Misdiagnosis may also account for refractoriness, and this may particularly apply to patients with large-vessel vasculitis, which is frequently diagnosed on clinical or imaging grounds. When there is an incomplete response, this may also suggest an alternative diagnosis (i.e., structural vasculopathy, periaortitis and/or IgG4 disease, AAV, among others).

The potential therapeutic armamentarium to be tried in patients with truly refractory systemic vasculitis is quickly expanding as new targeted or immunomodulatory therapies have shown efficacy or are considered in other chronic inflammatory diseases. Options for refractory patients may include extending therapies that have been effective in some systemic vasculitis to other vasculitis types with common pathogenic mechanisms (i.e., avacopan tested in AAV to IgA vasculitis or cryoglobulinemic vasculitis; tocilizumab effective in GCA to AAV) or applying targeted therapies that have been proven useful in other autoimmune or chronic inflammatory diseases (anti-IL-12/23 p40, anti-IL-17, anti-IL-1, anti-tumor necrosis factor, anti-Blys/B-cell activating factor belimumab, lenalidomide, bortezomib, tofacitinb (JAK1 and JAK2 inhibitor) among others. All these have been used in case reports or small case series of a variety of vasculitis.
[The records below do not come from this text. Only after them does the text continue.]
**config.mk**
```make
export PLATFORM = sky130hd
export DESIGN_NAME = buzz_alarm
export DESIGN_NICKNAME = d
export VERILOG_FILES = /design/src/rtl/buzz_pkg.sv /design/src/rtl/sync_rise.sv /design/src/rtl/buzz_alarm.sv
export SDC_FILE = /design/constraint.sdc
export NUM_CORES = 1
export LEC_CHECK = 0
export BUFFER_PORTS_ARGS = -buffer_cell sky130_fd_sc_hd__buf_2
export CAP_MARGIN = 0
export CELL_PAD_IN_SITES_DETAIL_PLACEMENT = 2
export CELL_PAD_IN_SITES_GLOBAL_PLACEMENT = 2
export CORE_MARGIN = 10
export CORE_UTILIZATION = 28
export DETAILED_ROUTE_END_ITERATION = 8
export PLACE_DENSITY_LB_ADDON = 0.05
export SLEW_MARGIN = 20
export SYNTH_ARGS = -nofsm -noshare
export SYNTH_HDL_FRONTEND = slang
export SYNTH_SLANG_ARGS = --single-unit
```
**constraint.sdc**
```tcl
create_clock -name clk50mhz -period 2.7 [get_ports clk50mhz]
set_input_delay 0.135 -clock clk50mhz [delete_from_list [all_inputs] [get_ports clk50mhz]]
set_output_delay 0.135 -clock clk50mhz [all_outputs]
set_load 0.005 [all_outputs]
```
**src/rtl/buzz_pkg.sv**
```systemverilog
// buzz_pkg: shared defaults, state type and width helpers for the buzzer driver
package buzz_pkg;
   localparam int CLK_HZ_DEF = 50_000_000;
   localparam int TONE_HZ_DEF = 1000;
   localparam int BEEP_SECS_DEF = 5;
   typedef enum logic {IDLE, BEEP} state_t;
   function automatic int clog2(input int v);
      int r;
      r = 0;
      while ((1 << r) < v) r++;
      return r;
   endfunction
   function automatic int width_of(input int v);
      return (clog2(v) < 1) ? 1 : clog2(v);
   endfunction
   function automatic int half(input int clk_hz, input int tone_hz);
      return clk_hz / (2 * tone_hz);
   endfunction
endpackage

```
**src/rtl/sync_rise.sv**
```systemverilog
// sync_rise: two-flop synchronizer with a third flop for rising-edge detection
module sync_rise
   import buzz_pkg::*;
(
   input  logic clk,
   input  logic rst,
   input  logic d,
   output logic level,
   output logic rise
);
   logic s1, s2, s3;
   // shift the asynchronous input through the synchronizer and edge flop
   always_ff @(posedge clk or posedge rst)
      if (rst) {s1, s2, s3} <= 3'b000;
      else {s1, s2, s3} <= {d, s1, s2};
   assign level = s2;
   assign rise = s2 & ~s3;
endmodule

```
**src/rtl/buzz_alarm.sv**
```systemverilog
// buzz_alarm: alarm buzzer driver; optional BUZZ_PULSE_EN gates the tone with clk1hz for a beep-beep pattern
module buzz_alarm
   import buzz_pkg::*;
#(
   parameter int CLK_HZ = CLK_HZ_DEF,
   parameter int TONE_HZ = TONE_HZ_DEF,
   parameter int BEEP_SECS = BEEP_SECS_DEF
) (
   input  logic clk50mhz,
   input  logic rst,
   input  logic clk1hz,
   input  logic beepen,
   output logic b_eep
);
   localparam int HALF = half(CLK_HZ, TONE_HZ);
   localparam int CW = width_of(HALF);
   localparam int RW = width_of(BEEP_SECS + 1);
   localparam logic [CW-1:0] CNT_MAX = CW'(HALF - 1);
   localparam logic [RW-1:0] REM_LOAD = RW'(BEEP_SECS);
   localparam logic [RW-1:0] REM_ONE = RW'(1);
   state_t state;
   logic [RW-1:0] remaining;
   logic [CW-1:0] cnt, cnt_nx;
   logic phase, phase_nx, wrap, gate;
   logic b_level, b_rise, c_level, c_rise;
   sync_rise u_beep (.clk(clk50mhz), .rst, .d(beepen), .level(b_level), .rise(b_rise));
   sync_rise u_tick (.clk(clk50mhz), .rst, .d(clk1hz), .level(c_level), .rise(c_rise));
`ifdef BUZZ_PULSE_EN
   logic unused_level;
   assign gate = c_level;
   assign unused_level = b_level;
`else
   logic unused_levels;
   assign gate = 1'b1;
   assign unused_levels = b_level ^ c_level;
`endif
   // free-running tone divider step: wrap at HALF-1 and flip the phase
   always_comb begin
      wrap = cnt == CNT_MAX;
      cnt_nx = wrap ? '0 : cnt + CW'(1);
      phase_nx = wrap ? ~phase : phase;
   end
   // session control: start/reload beats ticks, last tick silences the buzzer on the same edge
   always_ff @(posedge clk50mhz or posedge rst)
      if (rst) begin
         state <= IDLE;
         remaining <= '0;
         cnt <= '0;
         phase <= 1'b0;
         b_eep <= 1'b0;
      end else if (b_rise) begin
         state <= BEEP;
         remaining <= REM_LOAD;
         if (state == IDLE) begin
            cnt <= '0;
            phase <= 1'b1;
            b_eep <= gate;
         end else begin
            cnt <= cnt_nx;
            phase <= phase_nx;
            b_eep <= phase_nx & gate;
         end
      end else if (state == BEEP) begin
         if (c_rise && remaining == REM_ONE) begin
            state <= IDLE;
            remaining <= '0;
            cnt <= '0;
            phase <= 1'b0;
            b_eep <= 1'b0;
         end else begin
            if (c_rise) remaining <= remaining - REM_ONE;
            cnt <= cnt_nx;
            phase <= phase_nx;
            b_eep <= phase_nx & gate;
         end
      end
endmodule

```
==> metrics.md <==
| Metric | Value |
|---|---|
| Status | completed |
| Compound-Gate Fraction of Synth Area | 18.7% |
| I/O pin cnt | 5 |
| DIE WIDTH | 91.4 um |
| Comb power frac | a little under a quarter |
| Post-Synth Simple-Gate Area | between 20% and 30% |
| Post-Syn Area | ~0.0014 mm2 |
| Unrepaired setup endpoints after global routing | no |
| WL final | 4200 um |
| Startpoint type of the worst setup path | flip-flop |
| Psw | approximately 420 uW |
| Crit Path Class | flip-flop to flip-flop |
| Most common cell after layout, fill and taps aside | dfrtp_1 |
| Die ar. | between 0.008 and 0.009 mm2 |
| Most frequent cells in the layout | 26 x dfrtp_1, 15 x a31oi_1, 13 x nand3_1 |
| CTS Buffer Depth | 2 |
| Routed length per placed instance | ~19 um |
| CP max FO | 10 |
| Initial Util | 29.6% |
| Hold buffer count at CTS | 2 |
| Core ar. | approximately 0.0048 mm2 |
| Placed Instances | 209 |
| Hold_sp | u_beep.s1$_DFF_PP0_ |
| Initial antenna violation count | 0 |
| GRT overflow | 0 |
| Initial DRC count | a little over 90 |
| Sw Ratio | 34.8% |
| Post-synthesis mux area share | less than 1% |
| Pleak | 0.000685 uW |
| Synth Register Bits | 26 |
| Pins Over Slew Limit | 0 |
| Detailed-route DRC error count | 0 |
| Int Pwr | slightly below 800 uW |
| Hold Path Class | flip-flop to flip-flop |
| Met3 GRT Util | 1.56% |
| Clk slew on worst S/H paths | roughly 0.10 ns |
| Distinct cells, synth | 41 |
| Met2 usage | 18.0% |
| Row cnt | 25 |
| DIE HEIGHT | around 91 um |
| Cts repair resizes | 0 |
| Worst VDD drop | approximately 330 uV |
| GR Util met1 | about an eighth |
| Largest cells by area after synthesis | dfrtp_1 46%, a31oi_1 6.6%, nand3_1 4.6%, ha_1 2.6%, inv_1 2.6% |
| Share of the synthesized area in the top cell type | 45.6% |
| Total Nets Final | roughly 160 |
| Port Buffers | 4 |
| Clk root buf | clkbuf_8 |
| Clock power frac | around 28% |
| Pin count of the biggest net entering global routing | 27 |
| Power per Cell Area | ~760 mW/mm2 |
| Vias in the first global route | 1309 |
| Filler cells | 563 |
| Rel. slew slack | 47.1% |
| Syn Inst Count | approximately 140 |
| Final period util | between 70% and 80% |
| Global routing's busiest layer | met2 |
| Clk Latency, worst-skew pair | 0.28 ns |
| Synth Area in XOR/XNOR | 0% |
| Post-synthesis adder-cell area fraction | between 2 and 3% |
| Worst R2R Path Depth | 4 |
| Internal reg-to-reg setup slack | 0.65 ns |
| Fmax | slightly below 0.5 GHz |
| Hold Path Sink | u_beep.level$_DFF_PP0_ |
| Dpl hpwl | around 3000 um |
| Share of layout cells above drive strength 1 | 10.7% |
| Reg2reg start | cnt[9]$_DFFE_PP0P_ |
| Largest family of logic cells by synthesized area | simple AND/OR/NAND/NOR gates |
| Placer Congestion | ~0.76 |
| Area Overhead vs Synth | 10.9% |
| Synth area leader | dfrtp_1 |
| Sequential fraction of design power | a little under half |
| Routed Antenna Nets | 0 |
| CP arrival | around 2.2 ns |
| Fin. Hold Viols | 0 |
| Syn_nets | 151 |
| Hold path cells | 0 |
| Vias | between 1000 and 1500 |
| Required @ worst endpoint | roughly 2.8 ns |
| Reg-to-reg endpoint | cnt[2]$_DFFE_PP0P_ |
| Crit end category | flip-flop |
| All-layer global routing usage | 10.5% |
| Final std cells w/o fill | between 200 and 250 |
| Fin Setup TNS | 0 ns |
| Register area | about 650 um2 |
| Setup violators final | 0 |
| CTS tree | done |
| Drt pass-1 iters | 4 |
| Antenna cells | 0 |
| Post-CTS Setup Inserts | 0 |
| Worst slack, placed | 0.669 ns |
| Setup WS post-layout | 0.651 ns |
| CTS buffer count | 3 |
| Post-synthesis sequential area ratio | a little under half |
| Area of the multi-input gates | approximately 680 um2 |
| Fin Clk Skew | about 0.0056 ns |
| Min Tclk post-route | 2.05 ns |
| Syn_area_per_cell | 9.91 um2 |
| Vias/cell | between 5 and 6 |
| Number of synthesis warnings | 0 |
| First-pass GRT wire length | approximately 7200 um |
| # Max-Cap Violations | 0 |
| H-Tree Depth | 1 |
| Worst-Margin Slew | around 0.8 ns |
| CTS Sinks | 26 |
[worst max-delay path: stages, from the launching register on]
cell,delay [ns]
dfrtp_1,0.47
or4b_4,0.61
o41ai_4,0.56
or3_1,0.19
a31oi_1,0.08
[how the worst max path moves through the flow]
stage                             from                   to  slack, ns  cells past startpoint
floorplan           cnt[9]$_DFFE_PP0P_   cnt[1]$_DFFE_PP0P_       0.81                      4
global placement    cnt[9]$_DFFE_PP0P_   cnt[2]$_DFFE_PP0P_       0.67                      4
detailed placement  cnt[9]$_DFFE_PP0P_   cnt[2]$_DFFE_PP0P_       0.67                      4
CTS                 cnt[9]$_DFFE_PP0P_   cnt[2]$_DFFE_PP0P_       0.66                      4
global route        cnt[0]$_DFFE_PP0P_  cnt[13]$_DFFE_PP0P_       0.53                      5
finish              cnt[9]$_DFFE_PP0P_   cnt[2]$_DFFE_PP0P_       0.65                      4
[power by group through the flow]
| stage | clock network, uW | registers (uW) | logic (uW) |
|---|---|---|---|
| floorplan | 0 | 514 | 288 |
| global placement | 0 | 579 | 281 |
| detailed placement | 0 | 588 | 287 |
| CTS | 345 | 578 | 291 |
| global route | 359 | 595 | 327 |
| finish | 338 | 578 | 290 |
[flip-flops by register name (all words and copies together) (netlist names)]
name / count
u_beep.s1: 1
u_tick.s3: 1
u_beep.s3: 1
u_beep.level: 1
remaining: 3
cnt: 15
phase: 1
u_tick.level: 1
state: 1
u_tick.s1: 1
[stage by stage]
stage                     utilization, %  area (um2)  hold WS [ns]  total power [uW]
after floorplan                        -        1430         0.166               802
after global placement              30.7        1480         0.242               860
after detailed placement            30.7        1480         0.248               874
after CTS                           32.6        1570         0.141              1210
after global routing                32.8        1580         0.379              1280
final                               32.8        1580         0.362              1210
[area by class of cell]
class | instances | area share, %
Clock buffer | 3 | 2.61
Clock inverter | 1 | 1.90
Inverter | 10 | 2.37
Multi-Input combinational cell | 101 | 43.0
Sequential cell | 26 | 41.1
Tap cell | 67 | 5.30
Timing Repair Buffer | 8 | 3.64
[per-layer routing]
| layer | routed length (um) | share of wire (%) |
|---|---|---|
| met5 | 0 | 0 |
| met3 | 80 | 1.9 |
| met1 | 2020 | 48 |
| met4 | 24 | 0.57 |
| met2 | 2080 | 49 |
[Yosys cell counts (all sizes together)]
cell type / count
nand4b: 1
and4b: 1
nor3: 4
nand4bb: 1
o22ai: 2
dfrtp: 26
clkbuf: 4
and4: 2
and3: 3
o311a: 2
o2bb2ai: 1
o41ai: 1
a32o: 1
a31oi: 15
nor2b: 2
or2: 1
a41o: 1
or3: 3
o31a: 1
nand3b: 1
o31ai: 1
a21oi: 5
nand4: 5
mux2i: 1
nand3: 13
nor4: 2
inv: 10
and2: 1
or4b: 1
or4: 5
nor2: 7
ha: 3
nand2: 6
buf: 3
o21ai: 4
nand2b: 3
o41a: 1
[cells by family after synthesis]
family	after synthesis
multiplexers	1
AO/OA/AOI/OAI	35
adder cells (fa/ha/maj)	3
buffers and inverters	17
AND/OR/NAND/NOR	62
flip-flops	26
Power figures use the tool's default switching activity.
Although performing clinical trials with all these drugs and disease variants is not feasible for short or medium-term, perhaps a consensus stratified and sequential approach, which also takes also in consideration heterogeneity and subtypes, would contribute to improvement in the care of refractory patients.

Disclosures

All the authors declared no competing interests.